WORK REQUIRED:
Using the records below, output the stretch that opens with the line containing "state kept, by" and closes with the line containing "repair | 0 | 3 |", exactly and including both lines, with nothing more.

INPUT FOR THIS TASK:
# # # #
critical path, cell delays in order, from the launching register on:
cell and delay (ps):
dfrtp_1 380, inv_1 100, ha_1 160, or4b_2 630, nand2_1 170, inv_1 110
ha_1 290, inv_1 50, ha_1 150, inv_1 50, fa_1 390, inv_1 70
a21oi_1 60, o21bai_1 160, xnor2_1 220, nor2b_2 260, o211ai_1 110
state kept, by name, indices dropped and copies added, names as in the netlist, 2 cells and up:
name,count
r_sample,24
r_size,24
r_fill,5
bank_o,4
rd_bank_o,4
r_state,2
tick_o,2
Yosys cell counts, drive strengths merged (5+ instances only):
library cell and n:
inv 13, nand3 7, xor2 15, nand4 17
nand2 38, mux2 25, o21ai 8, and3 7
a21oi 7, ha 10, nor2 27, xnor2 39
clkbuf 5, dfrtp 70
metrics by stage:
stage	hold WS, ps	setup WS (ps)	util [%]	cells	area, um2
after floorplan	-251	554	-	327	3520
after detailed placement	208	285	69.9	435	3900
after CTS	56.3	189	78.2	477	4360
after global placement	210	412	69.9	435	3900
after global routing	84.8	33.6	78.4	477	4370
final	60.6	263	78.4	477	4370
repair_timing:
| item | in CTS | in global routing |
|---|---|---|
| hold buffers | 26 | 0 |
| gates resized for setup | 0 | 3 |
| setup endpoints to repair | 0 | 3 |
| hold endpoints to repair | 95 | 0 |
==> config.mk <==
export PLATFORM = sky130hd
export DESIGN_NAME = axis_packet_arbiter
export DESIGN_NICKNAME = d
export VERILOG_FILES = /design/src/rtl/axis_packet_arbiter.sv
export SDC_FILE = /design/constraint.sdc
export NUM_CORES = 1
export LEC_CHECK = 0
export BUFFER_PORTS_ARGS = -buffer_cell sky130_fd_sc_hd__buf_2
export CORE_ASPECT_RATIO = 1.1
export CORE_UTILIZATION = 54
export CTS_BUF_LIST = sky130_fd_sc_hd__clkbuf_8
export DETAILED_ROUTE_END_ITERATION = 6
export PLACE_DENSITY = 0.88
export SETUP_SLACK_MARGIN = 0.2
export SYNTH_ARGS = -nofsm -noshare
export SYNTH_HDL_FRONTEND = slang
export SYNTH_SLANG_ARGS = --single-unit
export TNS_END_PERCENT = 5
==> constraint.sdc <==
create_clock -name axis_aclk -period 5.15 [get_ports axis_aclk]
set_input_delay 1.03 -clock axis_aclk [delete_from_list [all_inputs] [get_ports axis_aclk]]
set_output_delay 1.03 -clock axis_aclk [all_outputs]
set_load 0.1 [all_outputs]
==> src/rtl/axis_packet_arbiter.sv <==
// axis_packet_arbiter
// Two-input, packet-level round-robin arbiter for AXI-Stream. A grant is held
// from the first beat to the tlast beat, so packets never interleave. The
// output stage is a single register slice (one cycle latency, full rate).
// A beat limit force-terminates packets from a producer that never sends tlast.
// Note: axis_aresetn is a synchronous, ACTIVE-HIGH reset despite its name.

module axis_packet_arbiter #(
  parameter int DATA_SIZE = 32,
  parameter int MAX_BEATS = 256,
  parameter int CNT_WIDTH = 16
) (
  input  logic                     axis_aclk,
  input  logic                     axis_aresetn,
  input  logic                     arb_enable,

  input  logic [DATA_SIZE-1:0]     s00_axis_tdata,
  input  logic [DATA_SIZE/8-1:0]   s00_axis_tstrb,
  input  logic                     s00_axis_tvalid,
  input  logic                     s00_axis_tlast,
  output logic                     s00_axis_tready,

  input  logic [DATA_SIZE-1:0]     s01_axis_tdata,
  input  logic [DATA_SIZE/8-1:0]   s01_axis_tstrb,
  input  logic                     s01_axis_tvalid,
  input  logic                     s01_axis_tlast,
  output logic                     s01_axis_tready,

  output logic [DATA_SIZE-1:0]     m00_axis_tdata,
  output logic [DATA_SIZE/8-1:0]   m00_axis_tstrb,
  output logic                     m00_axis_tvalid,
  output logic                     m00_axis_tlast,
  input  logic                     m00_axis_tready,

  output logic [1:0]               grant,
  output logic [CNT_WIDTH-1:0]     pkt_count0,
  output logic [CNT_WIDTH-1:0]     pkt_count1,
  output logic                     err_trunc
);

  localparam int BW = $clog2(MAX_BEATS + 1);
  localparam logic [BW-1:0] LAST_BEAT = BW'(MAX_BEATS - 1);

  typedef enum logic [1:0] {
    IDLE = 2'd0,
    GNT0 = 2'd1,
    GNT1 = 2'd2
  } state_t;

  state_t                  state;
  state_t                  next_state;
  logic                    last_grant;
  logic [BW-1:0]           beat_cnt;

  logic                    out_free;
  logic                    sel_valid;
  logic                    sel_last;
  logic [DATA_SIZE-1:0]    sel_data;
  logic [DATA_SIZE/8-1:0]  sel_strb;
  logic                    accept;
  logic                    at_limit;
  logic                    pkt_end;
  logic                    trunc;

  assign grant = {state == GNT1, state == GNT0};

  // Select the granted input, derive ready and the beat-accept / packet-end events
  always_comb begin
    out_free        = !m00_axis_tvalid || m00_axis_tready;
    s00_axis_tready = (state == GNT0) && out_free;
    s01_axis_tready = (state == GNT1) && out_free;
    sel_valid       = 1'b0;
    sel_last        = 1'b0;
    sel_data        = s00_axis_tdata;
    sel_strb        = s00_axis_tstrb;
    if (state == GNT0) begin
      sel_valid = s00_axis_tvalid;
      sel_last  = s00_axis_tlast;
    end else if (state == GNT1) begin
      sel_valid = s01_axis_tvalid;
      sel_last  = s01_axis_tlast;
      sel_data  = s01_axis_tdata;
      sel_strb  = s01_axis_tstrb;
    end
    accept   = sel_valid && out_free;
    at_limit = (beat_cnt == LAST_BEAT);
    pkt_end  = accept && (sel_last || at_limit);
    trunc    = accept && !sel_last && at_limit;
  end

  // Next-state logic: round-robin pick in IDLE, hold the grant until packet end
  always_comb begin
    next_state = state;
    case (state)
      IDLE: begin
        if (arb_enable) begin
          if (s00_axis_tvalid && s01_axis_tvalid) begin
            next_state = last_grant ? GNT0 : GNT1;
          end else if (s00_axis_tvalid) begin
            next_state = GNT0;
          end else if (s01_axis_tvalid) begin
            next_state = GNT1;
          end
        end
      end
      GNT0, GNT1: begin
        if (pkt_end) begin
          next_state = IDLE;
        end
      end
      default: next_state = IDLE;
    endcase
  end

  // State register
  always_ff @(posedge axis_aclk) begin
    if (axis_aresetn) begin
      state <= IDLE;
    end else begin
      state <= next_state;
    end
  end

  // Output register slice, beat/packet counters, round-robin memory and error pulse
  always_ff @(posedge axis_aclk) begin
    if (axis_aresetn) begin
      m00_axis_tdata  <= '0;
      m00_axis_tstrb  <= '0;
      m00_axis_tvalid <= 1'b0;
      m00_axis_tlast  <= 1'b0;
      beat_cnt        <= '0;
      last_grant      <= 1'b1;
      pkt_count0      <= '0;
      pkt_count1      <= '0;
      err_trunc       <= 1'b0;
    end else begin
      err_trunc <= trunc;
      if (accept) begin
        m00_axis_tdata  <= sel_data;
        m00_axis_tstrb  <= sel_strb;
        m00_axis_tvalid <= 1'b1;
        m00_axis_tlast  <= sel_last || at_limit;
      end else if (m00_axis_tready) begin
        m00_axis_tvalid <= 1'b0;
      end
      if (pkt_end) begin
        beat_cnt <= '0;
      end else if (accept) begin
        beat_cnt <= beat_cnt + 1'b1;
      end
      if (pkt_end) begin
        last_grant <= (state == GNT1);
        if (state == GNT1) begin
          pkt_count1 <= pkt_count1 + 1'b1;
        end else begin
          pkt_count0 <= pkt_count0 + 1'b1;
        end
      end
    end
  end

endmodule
# # # #
WRITTEN RESPONSE:
state kept, by name, indices dropped and copies added, names as in the netlist, 2 cells and up:
name,count
r_sample,24
r_size,24
r_fill,5
bank_o,4
rd_bank_o,4
r_state,2
tick_o,2
Yosys cell counts, drive strengths merged (5+ instances only):
library cell and n:
inv 13, nand3 7, xor2 15, nand4 17
nand2 38, mux2 25, o21ai 8, and3 7
a21oi 7, ha 10, nor2 27, xnor2 39
clkbuf 5, dfrtp 70
metrics by stage:
stage	hold WS, ps	setup WS (ps)	util [%]	cells	area, um2
after floorplan	-251	554	-	327	3520
after detailed placement	208	285	69.9	435	3900
after CTS	56.3	189	78.2	477	4360
after global placement	210	412	69.9	435	3900
after global routing	84.8	33.6	78.4	477	4370
final	60.6	263	78.4	477	4370
repair_timing:
| item | in CTS | in global routing |
|---|---|---|
| hold buffers | 26 | 0 |
| gates resized for setup | 0 | 3 |
| setup endpoints to repair | 0 | 3 |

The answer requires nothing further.